Archer Daniels Midland Co.'s fiscal second-quarter earnings fell 1.9% amid investment gains and weaker prices, though the company's sales volumes rose and its ethanol business returned to a profit.
The agribusiness giant projected improving demand for several of its key markets in recent quarters, and in November remained optimistic that U.S. farmers could bring in a late harvest despite poor weather.
In addition to handling, transporting and processing a range of foodstuffs, ADM is among the largest U.S. ethanol producers. The company also has expanded its renewable business in Europe, Latin America and Asia.
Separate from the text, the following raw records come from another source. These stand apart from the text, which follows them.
`src/rtl/pipe_hazard_ctrl_pkg.sv`:
```
// Shared types and constants for the pipeline hazard/forwarding controller.
//   FWD_*    : forwarding-select encodings for one EX operand
//   stage_t  : one in-flight pipeline stage entry (EX, MEM or WB)
//   action_t : which pipeline action the controller applies this cycle
package pipe_pkg;

  localparam logic [1:0] FWD_RF  = 2'b00;
  localparam logic [1:0] FWD_WB  = 2'b01;
  localparam logic [1:0] FWD_MEM = 2'b10;

  // Widest register address a stage entry can carry; narrower
  // configurations zero-extend into the rd field.
  localparam int RD_MAX = 8;

  typedef struct packed {
    logic              valid;
    logic [RD_MAX-1:0] rd;
    logic              rw;    // writes the register file
    logic              mr;    // load
    logic              ma;    // memory access (load or store)
  } stage_t;

  // Priority order, highest first: MEM_STALL, BRANCH, LOAD_USE, NORMAL.
  typedef enum logic [1:0] {
    ACT_NORMAL    = 2'd0,
    ACT_LOAD_USE  = 2'd1,
    ACT_BRANCH    = 2'd2,
    ACT_MEM_STALL = 2'd3
  } action_t;

endpackage

```
`src/rtl/pipe_hazard_ctrl_if.sv`:
```
// Bundle between the 5-stage pipeline (master) and the hazard controller (slave).
//   Inputs to the controller : ID instruction fields, EX branch outcome,
//                              data-memory ready, stall-counter clear.
//   Outputs of the controller: pipeline-register enables/bubbles/flush,
//                              per-operand forwarding selects, stall counter.
// Handshake: the memory op held in MEM completes on the first cycle that
// mem_ready=1; until then MEM and EX hold their contents and the controller
// stalls everything upstream. mem_ready is ignored when MEM holds no memory op.
interface pipe_hazard_ctrl_if #(
  parameter int REG_AW  = 4,
  parameter int NUM_SRC = 2,
  parameter int CNT_W   = 16
);
  logic                      id_valid;
  logic [NUM_SRC*REG_AW-1:0] id_rs;
  logic [NUM_SRC-1:0]        id_src_used;
  logic [REG_AW-1:0]         id_rd;
  logic                      id_reg_write;
  logic                      id_mem_read;
  logic                      id_mem_acc;
  logic                      ex_br_taken;
  logic                      mem_ready;
  logic                      cnt_clr;

  logic                      pc_write;
  logic                      if_id_write;
  logic                      if_id_flush;
  logic                      id_ex_bubble;
  logic                      ex_mem_hold;
  logic                      mem_wb_bubble;
  logic [NUM_SRC*2-1:0]      fwd_sel;
  logic [CNT_W-1:0]          stall_cnt;

  modport master (
    output id_valid, id_rs, id_src_used, id_rd, id_reg_write, id_mem_read,
           id_mem_acc, ex_br_taken, mem_ready, cnt_clr,
    input  pc_write, if_id_write, if_id_flush, id_ex_bubble, ex_mem_hold,
           mem_wb_bubble, fwd_sel, stall_cnt
  );

  modport slave (
    input  id_valid, id_rs, id_src_used, id_rd, id_reg_write, id_mem_read,
           id_mem_acc, ex_br_taken, mem_ready, cnt_clr,
    output pc_write, if_id_write, if_id_flush, id_ex_bubble, ex_mem_hold,
           mem_wb_bubble, fwd_sel, stall_cnt
  );
endinterface

```
`src/rtl/pipe_hazard_ctrl_fwd_sel.sv`:
```
// Forwarding select for a single EX source operand.
//   ex_rs/ex_used : operand register and whether EX actually reads it
//   mem_ok/mem_rd : MEM holds a forwardable (non-load) register write to mem_rd
//   wb_ok/wb_rd   : WB holds a register write to wb_rd
//   sel           : FWD_MEM, FWD_WB or FWD_RF
module fwd_sel_unit import pipe_pkg::*; #(
  parameter int REG_AW   = 4,
  parameter bit ZERO_REG = 1'b1
) (
  input  logic [REG_AW-1:0] ex_rs,
  input  logic              ex_used,
  input  logic              mem_ok,
  input  logic [REG_AW-1:0] mem_rd,
  input  logic              wb_ok,
  input  logic [REG_AW-1:0] wb_rd,
  output logic [1:0]        sel
);
  logic rs_zero;
  assign rs_zero = ZERO_REG && (ex_rs == '0);

  // MEM is checked first: it carries the younger value of the register.
  always_comb begin
    sel = FWD_RF;
    if (ex_used && !rs_zero) begin
      if (mem_ok && (mem_rd == ex_rs)) begin
        sel = FWD_MEM;
      end else if (wb_ok && (wb_rd == ex_rs)) begin
        sel = FWD_WB;
      end
    end
  end
endmodule

```
`src/rtl/pipe_hazard_ctrl.sv`:
```
// Hazard and forwarding controller for a 5-stage pipeline.
// Tracks EX/MEM/WB destination entries and decides, each cycle, between a
// memory-wait stall, a taken-branch flush, a load-use stall or normal flow.
//   clk, rst : rising-edge clock, asynchronous active-low reset
//   bus      : slave side of pipe_hazard_ctrl_if (ID fields, branch, memory
//              ready, counter clear in; pipeline controls, fwd_sel, stall_cnt out)
module pipe_hazard_ctrl import pipe_pkg::*; #(
  parameter int REG_AW   = 4,
  parameter int NUM_SRC  = 2,
  parameter int CNT_W    = 16,
  parameter bit ZERO_REG = 1'b1
) (
  input  logic               clk,
  input  logic               rst,
  pipe_hazard_ctrl_if.slave  bus
);

  stage_t                    ex_q, mem_q, wb_q;
  logic [NUM_SRC*REG_AW-1:0] ex_rs_q;
  logic [NUM_SRC-1:0]        ex_used_q;
  logic                      br_pend_q;
  logic [CNT_W-1:0]          cnt_q;

  stage_t  id_entry;
  action_t act;
  logic    mem_stall, branch, load_use;
  logic    pc_write, if_id_write, if_id_flush;
  logic    id_ex_bubble, ex_mem_hold, mem_wb_bubble;
  logic [NUM_SRC*2-1:0] fwd_sel;

  // Entry e writes register r, with register 0 excluded when it is hardwired.
  function automatic logic hit(input stage_t e, input logic [REG_AW-1:0] r);
    hit = e.valid && e.rw && (e.rd == RD_MAX'(r)) && !(ZERO_REG && (r == '0));
  endfunction

  always_comb begin
    id_entry       = '0;
    id_entry.valid = bus.id_valid;
    id_entry.rd    = RD_MAX'(bus.id_rd);
    id_entry.rw    = bus.id_reg_write;
    id_entry.mr    = bus.id_mem_read;
    id_entry.ma    = bus.id_mem_acc;
  end

  assign mem_stall = mem_q.valid && mem_q.ma && !bus.mem_ready;

  // A branch seen during a memory wait is remembered in br_pend_q because the
  // pipeline may drop ex_br_taken while EX is frozen.
  assign branch = ex_q.valid && (bus.ex_br_taken || br_pend_q);

  always_comb begin
    load_use = 1'b0;
    for (int i = 0; i < NUM_SRC; i++) begin
      if (bus.id_src_used[i] && hit(ex_q, bus.id_rs[i*REG_AW +: REG_AW])) begin
        load_use = 1'b1;
      end
    end
    load_use = load_use && bus.id_valid && ex_q.mr;
  end

  always_comb begin
    if (mem_stall) begin
      act = ACT_MEM_STALL;
    end else if (branch) begin
      act = ACT_BRANCH;
    end else if (load_use) begin
      act = ACT_LOAD_USE;
    end else begin
      act = ACT_NORMAL;
    end
  end

  always_comb begin
    pc_write      = 1'b1;
    if_id_write   = 1'b1;
    if_id_flush   = 1'b0;
    id_ex_bubble  = 1'b0;
    ex_mem_hold   = 1'b0;
    mem_wb_bubble = 1'b0;
    case (act)
      ACT_MEM_STALL: begin
        pc_write      = 1'b0;
        if_id_write   = 1'b0;
        ex_mem_hold   = 1'b1;
        mem_wb_bubble = 1'b1;
      end
      ACT_BRANCH: begin
        if_id_flush  = 1'b1;
        id_ex_bubble = 1'b1;
      end
      ACT_LOAD_USE: begin
        pc_write     = 1'b0;
        if_id_write  = 1'b0;
        id_ex_bubble = 1'b1;
      end
      default: ;
    endcase
  end

  always_ff @(posedge clk or negedge rst) begin
    if (!rst) begin
      ex_q      <= '0;
      mem_q     <= '0;
      wb_q      <= '0;
      ex_rs_q   <= '0;
      ex_used_q <= '0;
      br_pend_q <= 1'b0;
    end else begin
      case (act)
        ACT_MEM_STALL: begin
          // EX and MEM freeze; the WB write has already retired.
          wb_q      <= '0;
          br_pend_q <= br_pend_q || (bus.ex_br_taken && ex_q.valid);
        end
        ACT_BRANCH, ACT_LOAD_USE: begin
          ex_q      <= '0;
          ex_used_q <= '0;
          mem_q     <= ex_q;
          wb_q      <= mem_q;
          br_pend_q <= 1'b0;
        end
        default: begin
          ex_q      <= id_entry;
          ex_rs_q   <= bus.id_rs;
          ex_used_q <= bus.id_src_used & {NUM_SRC{bus.id_valid}};
          mem_q     <= ex_q;
          wb_q      <= mem_q;
          br_pend_q <= 1'b0;
        end
      endcase
    end
  end

  always_ff @(posedge clk or negedge rst) begin
    if (!rst) begin
      cnt_q <= '0;
    end else if (bus.cnt_clr) begin
      cnt_q <= '0;
    end else if (!pc_write && (cnt_q != '1)) begin
      cnt_q <= cnt_q + CNT_W'(1);
    end
  end

  // A load in MEM is never a forward source; load_use keeps its consumer
  // out of EX until the load reaches WB.
  logic mem_fwd_ok, wb_fwd_ok;
  assign mem_fwd_ok = mem_q.valid && mem_q.rw && !mem_q.mr;
  assign wb_fwd_ok  = wb_q.valid && wb_q.rw;

  for (genvar g = 0; g < NUM_SRC; g++) begin : g_fwd
    fwd_sel_unit #(.REG_AW(REG_AW), .ZERO_REG(ZERO_REG)) u_fwd (
      .ex_rs   (ex_rs_q[g*REG_AW +: REG_AW]),
      .ex_used (ex_used_q[g] && ex_q.valid),
      .mem_ok  (mem_fwd_ok),
      .mem_rd  (mem_q.rd[REG_AW-1:0]),
      .wb_ok   (wb_fwd_ok),
      .wb_rd   (wb_q.rd[REG_AW-1:0]),
      .sel     (fwd_sel[g*2 +: 2])
    );
  end

  // WB load/access flags and the zero-extension bits of rd are carried only
  // to keep every stage entry the same shape.
  logic unused_stage_bits;
  assign unused_stage_bits = ^{wb_q, mem_q.rd};

  assign bus.pc_write      = pc_write;
  assign bus.if_id_write   = if_id_write;
  assign bus.if_id_flush   = if_id_flush;
  assign bus.id_ex_bubble  = id_ex_bubble;
  assign bus.ex_mem_hold   = ex_mem_hold;
  assign bus.mem_wb_bubble = mem_wb_bubble;
  assign bus.fwd_sel       = fwd_sel;
  assign bus.stall_cnt     = cnt_q;

endmodule

```
`src/flat_wrapper.sv`:
```
// flat-port wrapper written by rule: the top's interface ports become plain ports
module pipe_hazard_ctrl_flat import pipe_pkg::*;
#(
  parameter int REG_AW   = 4,
  parameter int NUM_SRC  = 2,
  parameter int CNT_W    = 16,
  parameter bit ZERO_REG = 1'b1
)
  (clk, rst, bus_id_valid, bus_id_rs, bus_id_src_used, bus_id_rd, bus_id_reg_write, bus_id_mem_read, bus_id_mem_acc, bus_ex_br_taken, bus_mem_ready, bus_cnt_clr, bus_pc_write, bus_if_id_write, bus_if_id_flush, bus_id_ex_bubble, bus_ex_mem_hold, bus_mem_wb_bubble, bus_fwd_sel, bus_stall_cnt);
  pipe_hazard_ctrl_if #(.REG_AW(REG_AW), .NUM_SRC(NUM_SRC), .CNT_W(CNT_W)) bus_i ();
  input  logic clk;
  input  logic rst;
  input wire logic [$bits(bus_i.id_valid)-1:0] bus_id_valid;
  input wire logic [$bits(bus_i.id_rs)-1:0] bus_id_rs;
  input wire logic [$bits(bus_i.id_src_used)-1:0] bus_id_src_used;
  input wire logic [$bits(bus_i.id_rd)-1:0] bus_id_rd;
  input wire logic [$bits(bus_i.id_reg_write)-1:0] bus_id_reg_write;
  input wire logic [$bits(bus_i.id_mem_read)-1:0] bus_id_mem_read;
  input wire logic [$bits(bus_i.id_mem_acc)-1:0] bus_id_mem_acc;
  input wire logic [$bits(bus_i.ex_br_taken)-1:0] bus_ex_br_taken;
  input wire logic [$bits(bus_i.mem_ready)-1:0] bus_mem_ready;
  input wire logic [$bits(bus_i.cnt_clr)-1:0] bus_cnt_clr;
  output wire logic [$bits(bus_i.pc_write)-1:0] bus_pc_write;
  output wire logic [$bits(bus_i.if_id_write)-1:0] bus_if_id_write;
  output wire logic [$bits(bus_i.if_id_flush)-1:0] bus_if_id_flush;
  output wire logic [$bits(bus_i.id_ex_bubble)-1:0] bus_id_ex_bubble;
  output wire logic [$bits(bus_i.ex_mem_hold)-1:0] bus_ex_mem_hold;
  output wire logic [$bits(bus_i.mem_wb_bubble)-1:0] bus_mem_wb_bubble;
  output wire logic [$bits(bus_i.fwd_sel)-1:0] bus_fwd_sel;
  output wire logic [$bits(bus_i.stall_cnt)-1:0] bus_stall_cnt;
  assign bus_i.id_valid = bus_id_valid;
  assign bus_i.id_rs = bus_id_rs;
  assign bus_i.id_src_used = bus_id_src_used;
  assign bus_i.id_rd = bus_id_rd;
  assign bus_i.id_reg_write = bus_id_reg_write;
  assign bus_i.id_mem_read = bus_id_mem_read;
  assign bus_i.id_mem_acc = bus_id_mem_acc;
  assign bus_i.ex_br_taken = bus_ex_br_taken;
  assign bus_i.mem_ready = bus_mem_ready;
  assign bus_i.cnt_clr = bus_cnt_clr;
  assign bus_pc_write = bus_i.pc_write;
  assign bus_if_id_write = bus_i.if_id_write;
  assign bus_if_id_flush = bus_i.if_id_flush;
  assign bus_id_ex_bubble = bus_i.id_ex_bubble;
  assign bus_ex_mem_hold = bus_i.ex_mem_hold;
  assign bus_mem_wb_bubble = bus_i.mem_wb_bubble;
  assign bus_fwd_sel = bus_i.fwd_sel;
  assign bus_stall_cnt = bus_i.stall_cnt;
  pipe_hazard_ctrl #(.REG_AW(REG_AW), .NUM_SRC(NUM_SRC), .CNT_W(CNT_W), .ZERO_REG(ZERO_REG)) u_core (.clk(clk), .rst(rst), .bus(bus_i));
endmodule
```
`config.mk`:
```
export PLATFORM = sky130hd
export DESIGN_NAME = pipe_hazard_ctrl_flat
export DESIGN_NICKNAME = d
export VERILOG_FILES = /design/src/rtl/pipe_hazard_ctrl_pkg.sv /design/src/rtl/pipe_hazard_ctrl_if.sv /design/src/rtl/pipe_hazard_ctrl_fwd_sel.sv /design/src/rtl/pipe_hazard_ctrl.sv /design/src/flat_wrapper.sv
export SDC_FILE = /design/constraint.sdc
export NUM_CORES = 1
export LEC_CHECK = 0
export BUFFER_PORTS_ARGS = -buffer_cell sky130_fd_sc_hd__buf_2
export CAP_MARGIN = 20
export CELL_PAD_IN_SITES_DETAIL_PLACEMENT = 1
export CELL_PAD_IN_SITES_GLOBAL_PLACEMENT = 1
export CORE_ASPECT_RATIO = 0.5
export CORE_MARGIN = 2
export CORE_UTILIZATION = 38
export CTS_BUF_LIST = sky130_fd_sc_hd__clkbuf_16
export CTS_CLUSTER_DIAMETER = 30
export DETAILED_ROUTE_END_ITERATION = 10
export PLACE_DENSITY = 0.72
export SLEW_MARGIN = 0
export SYNTH_ARGS = -nofsm -noshare
export SYNTH_HDL_FRONTEND = slang
export SYNTH_SLANG_ARGS = --single-unit
```
`constraint.sdc`:
```
create_clock -name clk -period 2.2 [get_ports clk]
set_input_delay 0.22 -clock clk [delete_from_list [all_inputs] [get_ports clk]]
set_output_delay 0.22 -clock clk [all_outputs]
set_load 0.02 [all_outputs]
```
==> run metrics <==
total gr overflow=0; final core utilization=49.52%; Tmin final=2190 ps; final worst path period share=between 90 and 100%; Routed Antenna Nets=0; die height=roughly 60 um; CP max-delay cell=dfrtp_1; Max Clock Freq=456.7 MHz; nets=347; maxcap violations=0; crit-path max FO=4; Seq/Total Area, Yosys=48.88%; Post-CTS Hold Buffers=0; DRT iter0 DRCs=just under 80; Max stage delay on crit path=420 ps; Setup Skew=roughly 5.6 ps; CTS max path bufs=2; top-count cell post-synth=dfrtp_1; Total Routing Usage GR=20.18%; placed cell areas=2882 um^2; P per Cell Area=~1100 nW/um^2; clock transition at the registers of the reported paths=70 ps; Worst Setup Path Type=reg2out; VDD IR max=0.3060 mV; Root Driver=clkbuf_16; Synth area leaders=dfrtp_1 (49%), xnor2_1 (7.7%), nand2_1 (7.2%); Synth top cells by count=dfrtp_1 (49), nand2_1 (48), nand3_1 (22), xnor2_1 (22), a21oi_1 (13); Critical Path Start=u_core.ex_q[6]; # setup viols final=0; unrepaired setup endpoints after global routing=true; synthesized cell area=2509 um^2; crit path cell chain=or3_1 -> a211o_1 -> nand2_1 -> inv_2 -> ha_4 -> inv_1 -> buf_6; first-pass GRT wire length=11260 um; Post-synth EDFFs=0; core area=approximately 6200 um^2; final WL=6801 um; CTS Buf Count=5; Mapped Nets=290; Inserted Diodes=0; DP Worst Slack=-72.61 ps; Setup WS post-layout=10.32 ps; maximum number of pins on one net before global-route repair=40; Final Hold Viols=0; H-tree level count=2; Worst Setup Start Kind=flip-flop; clk_lat worst skew=290 ps; # DRC=0; post-synth top area share=48.88%; Sink Count=49; hold slack=52.52 ps; Worst Hold Class=in2async; Initial DRT Pass Iterations=4; die footprint=~7300 um^2; Wirelength per Cell=16.59 um; CP required=1980 ps; initial antenna violation count=0; Synth cell types=37; max_slew headroom=40.28%; Die X=around 120 um; fraction of registers with async set/reset=100.0%; RePlAce Congestion=0.7751; final-report max-slew violation count=0; Filler cells=749; Data arrival, critical path=1970 ps; RR Startpoint=u_core.ex_q[1]; CTS tree=yes; DR vias=2182; area leader, netlist=dfrtp_1; Post-Route Setup TNS=0 ps; Critical Path End Type=primary output; Synth Instances=264; Final Instance Area=roughly 3100 um^2; IO Pins=49; worst slew pin tran=895.8 ps; vias in the first global route=about 2300; mean post-synth cell area=roughly 9.5 um^2; Synth Register Bits=49; main flop type after synthesis=dfrtp_1; DP Wirelength=about 5000 um; row count=20; worst-case reg-to-reg path depth=7; DR vias/cell=5.322; outcome=completed; YS warnings=0; Syn-to-layout area delta=22.99%; initial core utilization=40.26%; layout cells sized above 1=26.40%; IO buf count=48; P_leak=1.404 nW
-- through the flow --
stage	power [mW]	cells
2_1_floorplan	2.213	264
3_3_place_gp	2.527	399
3_5_place_dp	2.601	399
4_1_cts	3.455	410
5_1_grt	3.664	410
6_report	3.436	410
-- where the power goes --
group	leakage (nW)	internal (mW)	switching (mW)
combinational	0.705	0.610	0.592
clock	0.0672	0.418	0.349
sequential	0.631	1.17	0.298
total	1.40	2.20	1.24
-- flip-flops by register name, indices dropped and copies added, names as in the netlist --
name,cells
u_core.bus.stall_cnt,16
u_core.ex_used_q,2
u_core.br_pend_q,1
u_core.wb_q,6
u_core.ex_rs_q,8
u_core.ex_q,8
u_core.mem_q,8
-- worst max-delay path: cells and delay by family, from the launching register on --
family / cells / cell delay, ps
buffers and inverters: 3 / 220
and+or+nand+nor: 2 / 470
AOI/OAI and AO/OA: 1 / 300
adders and majority gates: 1 / 270
DFF: 1 / 420
-- path summary, 6_finish.rpt --
check | endpoint | slack, ps
max reg2reg | u_core.bus.stall_cnt[2] | 20
min reg2reg | u_core.wb_q[11] | 470
min | u_core.ex_q[5] | 50
max in group asynchronous | u_core.bus.stall_cnt[0] | 1510
max | bus_id_ex_bubble | 10
min in group clk | u_core.ex_q[5] | 150
-- layer usage --
| layer | vias to the layer above | global-route usage (%) | part of all wire (%) |
|---|---|---|---|
| met3 | 7 | 4.537 | 3.0 |
| li1 | 1034 | - | - |
| met1 | 1111 | 23.60 | 45 |
| met5 | - | 0 | 0 |
| met4 | 0 | 5.102 | 0.93 |
| met2 | 30 | 39.08 | 51 |
-- cell type report --
type	count	area (um^2)	share of cell area, %
Clock inverter	3	18.77	0.6083
Multi-Input combinational cell	196	1227	39.78
Timing Repair Buffer	62	351.6	11.39
Sequential cell	49	1226	39.74
Tap cell	88	110.1	3.569
Clock buffer	5	125.1	4.055
Inverter	7	26.28	0.8516
-- kinds of logic after synthesis --
group | Yosys count | synth area share, %
and+or+nand+nor | 124 | 24.64
DFF | 49 | 48.88
AOI/OAI and AO/OA | 34 | 8.280
xor gates and xnor gates | 24 | 8.379
buffers and inverters | 19 | 3.441
muxes | 11 | 4.888
adders and majority gates | 3 | 1.496
-- placed cells by master (no fill, tap or decap), types with 5 or more instances in the layout --
cell	Yosys	layout
clkbuf_16	0	5
and2_1	6	6
o31ai_1	5	5
o21ai_0	9	9
inv_1	6	6
nand4_1	6	6
or3_1	7	6
or4_1	7	7
buf_2	0	47
nand3_1	22	22
a21oi_1	13	13
xnor2_1	22	21
nor2_1	10	10
nand2_1	48	48
buf_4	2	14
dfrtp_1	49	49
mux2_2	10	10
-- what timing repair did --
| item | in CTS | in global routing |
|---|---|---|
| gates resized for setup | 4 | 5 |
| pin swaps | 1 | 0 |
| buffers inserted | 3 | 0 |
| setup endpoints to repair | 7 | 9 |
Power figures use the tool's default switching activity.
For its second quarter ended Dec. 31, the company reported a profit of $567 million, or 88 cents a share, down from $578 million, or 90 cents a share, a year earlier. The latest period included $89 million in other income—which includes investment gains and equity in earnings of unconsolidated affiliates—while the prior year included $58 million in other expense.
Revenue decreased 4.6% to $15.91 billion as higher sales volumes and foreign-exchange impacts were more than offset by lower average selling prices because of reduced commodities costs.
Analysts polled by Thomson Reuters most recently forecast earnings of 72 cents a share on revenue of $16.54 billion.
Gross margin fell to 6.6% from 7.3%.
Chairman and Chief Executive Patricia Woertz said, "While our earnings, in total, were comparable to last year's strong second quarter, the market conditions and the mix of earnings were markedly different."